* **What the task asks**: Please reproduce each line of the data below exactly as shown.

* **Saved data entries**:
File: config.mk
export PLATFORM = sky130hd
export DESIGN_NAME = udp_rx_port_filter
export DESIGN_NICKNAME = d
export VERILOG_FILES = /design/src/verilog/udp_conn_pkg.sv /design/src/verilog/udp_rx_port_filter.sv
export SDC_FILE = /design/constraint.sdc
export NUM_CORES = 1
export LEC_CHECK = 0
export CAP_MARGIN = 20
export CORE_AREA = 2 2 60 62
export DETAILED_ROUTE_END_ITERATION = 7
export DIE_AREA = 0 0 62 64
export DONT_BUFFER_PORTS = 1
export PLACE_DENSITY_LB_ADDON = 0.05
export SLEW_MARGIN = 20
export SYNTH_ARGS = -nofsm -noshare
export SYNTH_HDL_FRONTEND = slang
export SYNTH_SLANG_ARGS = --single-unit
File: constraint.sdc
create_clock -name clk -period 1.9 [get_ports clk]
set_clock_uncertainty 0.15 [all_clocks]
set_input_delay 0 -clock clk [delete_from_list [all_inputs] [get_ports clk]]
set_output_delay 0 -clock clk [all_outputs]
set_load 0.01 [all_outputs]
<file path="src/verilog/udp_conn_pkg.sv">
// UDP connection shared definitions
`default_nettype none

package udp_conn_pkg;

    typedef logic [7:0]  byte_t;
    typedef logic [15:0] port_t;
    typedef logic [31:0] ip_addr_t;
    typedef logic [15:0] udp_len_t;

    localparam int UDP_HDR_BYTES   = 8;
    localparam int TX_TTL          = 64;
    localparam int RX_FIFO_DEPTH   = 2048;
    localparam int TX_FIFO_DEPTH   = 2048;
    localparam int LEN_QUEUE_DEPTH = 16;

    // One byte beat of a valid/ready stream, user flags a bad frame
    typedef struct packed {
        byte_t data;
        logic  last;
        logic  user;
    } axis_beat_t;

    typedef struct packed {
        ip_addr_t src_ip;
        ip_addr_t dst_ip;
        port_t    src_port;
        port_t    dst_port;
        udp_len_t length;
    } udp_rx_hdr_t;

    typedef struct packed {
        logic [7:0] ttl;
        ip_addr_t   src_ip;
        ip_addr_t   dst_ip;
        port_t      src_port;
        port_t      dst_port;
        udp_len_t   length;
    } udp_tx_hdr_t;

    typedef struct packed {
        ip_addr_t local_ip;
        port_t    rx_port;
        port_t    tx_src_port;
        port_t    tx_dst_port;
        ip_addr_t tx_dst_ip;
    } udp_cfg_t;

    // Literals carry a prefix since both machines share this scope
    typedef enum logic [1:0] {
        FLT_IDLE,
        FLT_PASS,
        FLT_DROP
    } filter_state_t;

    typedef enum logic [1:0] {
        TX_IDLE,
        TX_HDR,
        TX_PAYLOAD
    } tx_state_t;

endpackage

`default_nettype wire

</file>
<file path="src/verilog/udp_tx_header_gen.sv">
// UDP transmit header generator
`timescale 1ns/100ps
`default_nettype none

module udp_tx_header_gen import udp_conn_pkg::*; (
    input  wire logic       clk,
    input  wire logic       rst,
    input  wire udp_cfg_t   cfg,
    input  wire udp_len_t   frame_len,
    input  wire logic       frame_len_valid,
    input  wire axis_beat_t in_beat,
    input  wire logic       in_valid,
    output logic            in_ready,
    output udp_tx_hdr_t     hdr,
    output logic            hdr_valid,
    input  wire logic       hdr_ready,
    output axis_beat_t      out_beat,
    output logic            out_valid,
    input  wire logic       out_ready
);

    tx_state_t state;

    assign hdr_valid = (state == TX_HDR);

    // Payload only flows after its header went out
    assign out_beat  = in_beat;
    assign out_valid = in_valid && (state == TX_PAYLOAD);
    assign in_ready  = out_ready && (state == TX_PAYLOAD);

    always_ff @(posedge clk) begin
        if (state == TX_IDLE && frame_len_valid) begin
            hdr.ttl      <= 8'(TX_TTL);
            hdr.src_ip   <= cfg.local_ip;
            hdr.dst_ip   <= cfg.tx_dst_ip;
            hdr.src_port <= cfg.tx_src_port;
            hdr.dst_port <= cfg.tx_dst_port;
            hdr.length   <= frame_len;
        end
    end

    always_ff @(posedge clk) begin
        if (rst) begin
            state <= TX_IDLE;
        end else begin
            case (state)
                TX_IDLE: begin
                    if (frame_len_valid) begin
                        state <= TX_HDR;
                    end
                end
                TX_HDR: begin
                    if (hdr_ready) begin
                        state <= TX_PAYLOAD;
                    end
                end
                TX_PAYLOAD: begin
                    if (in_valid && out_ready && in_beat.last) begin
                        state <= TX_IDLE;
                    end
                end
                default: begin
                    state <= TX_IDLE;
                end
            endcase
        end
    end

    // Next frame waits for its own header
    no_payload_before_hdr: assert property (
        @(posedge clk) disable iff (rst)
        (out_valid && out_ready && out_beat.last) |=> !out_valid
    ) else $error("tx payload outside PAYLOAD state");

    // Length of the pending header stays queued until its payload is read
    hdr_length_queued: assert property (
        @(posedge clk) disable iff (rst)
        hdr_valid |-> frame_len_valid
    ) else $error("tx header pending without queued frame");

endmodule

`default_nettype wire

</file>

* **Reply**:
File: config.mk
export PLATFORM = sky130hd
export DESIGN_NAME = udp_rx_port_filter
export DESIGN_NICKNAME = d
export VERILOG_FILES = /design/src/verilog/udp_conn_pkg.sv /design/src/verilog/udp_rx_port_filter.sv
export SDC_FILE = /design/constraint.sdc
export NUM_CORES = 1
export LEC_CHECK = 0
export CAP_MARGIN = 20
export CORE_AREA = 2 2 60 62
export DETAILED_ROUTE_END_ITERATION = 7
export DIE_AREA = 0 0 62 64
export DONT_BUFFER_PORTS = 1
export PLACE_DENSITY_LB_ADDON = 0.05
export SLEW_MARGIN = 20
export SYNTH_ARGS = -nofsm -noshare
export SYNTH_HDL_FRONTEND = slang
export SYNTH_SLANG_ARGS = --single-unit
File: constraint.sdc
create_clock -name clk -period 1.9 [get_ports clk]
set_clock_uncertainty 0.15 [all_clocks]
set_input_delay 0 -clock clk [delete_from_list [all_inputs] [get_ports clk]]
set_output_delay 0 -clock clk [all_outputs]
set_load 0.01 [all_outputs]
<file path="src/verilog/udp_conn_pkg.sv">
// UDP connection shared definitions
`default_nettype none

package udp_conn_pkg;

    typedef logic [7:0]  byte_t;
    typedef logic [15:0] port_t;
    typedef logic [31:0] ip_addr_t;
    typedef logic [15:0] udp_len_t;

    localparam int UDP_HDR_BYTES   = 8;
    localparam int TX_TTL          = 64;
    localparam int RX_FIFO_DEPTH   = 2048;
    localparam int TX_FIFO_DEPTH   = 2048;
    localparam int LEN_QUEUE_DEPTH = 16;

    // One byte beat of a valid/ready stream, user flags a bad frame
    typedef struct packed {
        byte_t data;
        logic  last;
        logic  user;
    } axis_beat_t;

    typedef struct packed {
        ip_addr_t src_ip;
        ip_addr_t dst_ip;
        port_t    src_port;
        port_t    dst_port;
        udp_len_t length;
    } udp_rx_hdr_t;

    typedef struct packed {
        logic [7:0] ttl;
        ip_addr_t   src_ip;
        ip_addr_t   dst_ip;
        port_t      src_port;
        port_t      dst_port;
        udp_len_t   length;
    } udp_tx_hdr_t;

    typedef struct packed {
        ip_addr_t local_ip;
        port_t    rx_port;
        port_t    tx_src_port;
        port_t    tx_dst_port;
        ip_addr_t tx_dst_ip;
    } udp_cfg_t;

    // Literals carry a prefix since both machines share this scope
    typedef enum logic [1:0] {
        FLT_IDLE,
        FLT_PASS,
        FLT_DROP
    } filter_state_t;

    typedef enum logic [1:0] {
        TX_IDLE,
        TX_HDR,
        TX_PAYLOAD
    } tx_state_t;

endpackage

`default_nettype wire

</file>
<file path="src/verilog/udp_tx_header_gen.sv">
// UDP transmit header generator
`timescale 1ns/100ps
`default_nettype none

module udp_tx_header_gen import udp_conn_pkg::*; (
    input  wire logic       clk,
    input  wire logic       rst,
    input  wire udp_cfg_t   cfg,
    input  wire udp_len_t   frame_len,
    input  wire logic       frame_len_valid,
    input  wire axis_beat_t in_beat,
    input  wire logic       in_valid,
    output logic            in_ready,
    output udp_tx_hdr_t     hdr,
    output logic            hdr_valid,
    input  wire logic       hdr_ready,
    output axis_beat_t      out_beat,
    output logic            out_valid,
    input  wire logic       out_ready
);

    tx_state_t state;

    assign hdr_valid = (state == TX_HDR);

    // Payload only flows after its header went out
    assign out_beat  = in_beat;
    assign out_valid = in_valid && (state == TX_PAYLOAD);
    assign in_ready  = out_ready && (state == TX_PAYLOAD);

    always_ff @(posedge clk) begin
        if (state == TX_IDLE && frame_len_valid) begin
            hdr.ttl      <= 8'(TX_TTL);
            hdr.src_ip   <= cfg.local_ip;
            hdr.dst_ip   <= cfg.tx_dst_ip;
            hdr.src_port <= cfg.tx_src_port;
            hdr.dst_port <= cfg.tx_dst_port;
            hdr.length   <= frame_len;
        end
    end

    always_ff @(posedge clk) begin
        if (rst) begin
            state <= TX_IDLE;
        end else begin
            case (state)
                TX_IDLE: begin
                    if (frame_len_valid) begin
                        state <= TX_HDR;
                    end
                end
                TX_HDR: begin
                    if (hdr_ready) begin
                        state <= TX_PAYLOAD;
                    end
                end
                TX_PAYLOAD: begin
                    if (in_valid && out_ready && in_beat.last) begin
                        state <= TX_IDLE;
                    end
                end
                default: begin
                    state <= TX_IDLE;
                end
            endcase
        end
    end

    // Next frame waits for its own header
    no_payload_before_hdr: assert property (
        @(posedge clk) disable iff (rst)
        (out_valid && out_ready && out_beat.last) |=> !out_valid
    ) else $error("tx payload outside PAYLOAD state");

    // Length of the pending header stays queued until its payload is read
    hdr_length_queued: assert property (
        @(posedge clk) disable iff (rst)
        hdr_valid |-> frame_len_valid
    ) else $error("tx header pending without queued frame");

endmodule

`default_nettype wire

</file>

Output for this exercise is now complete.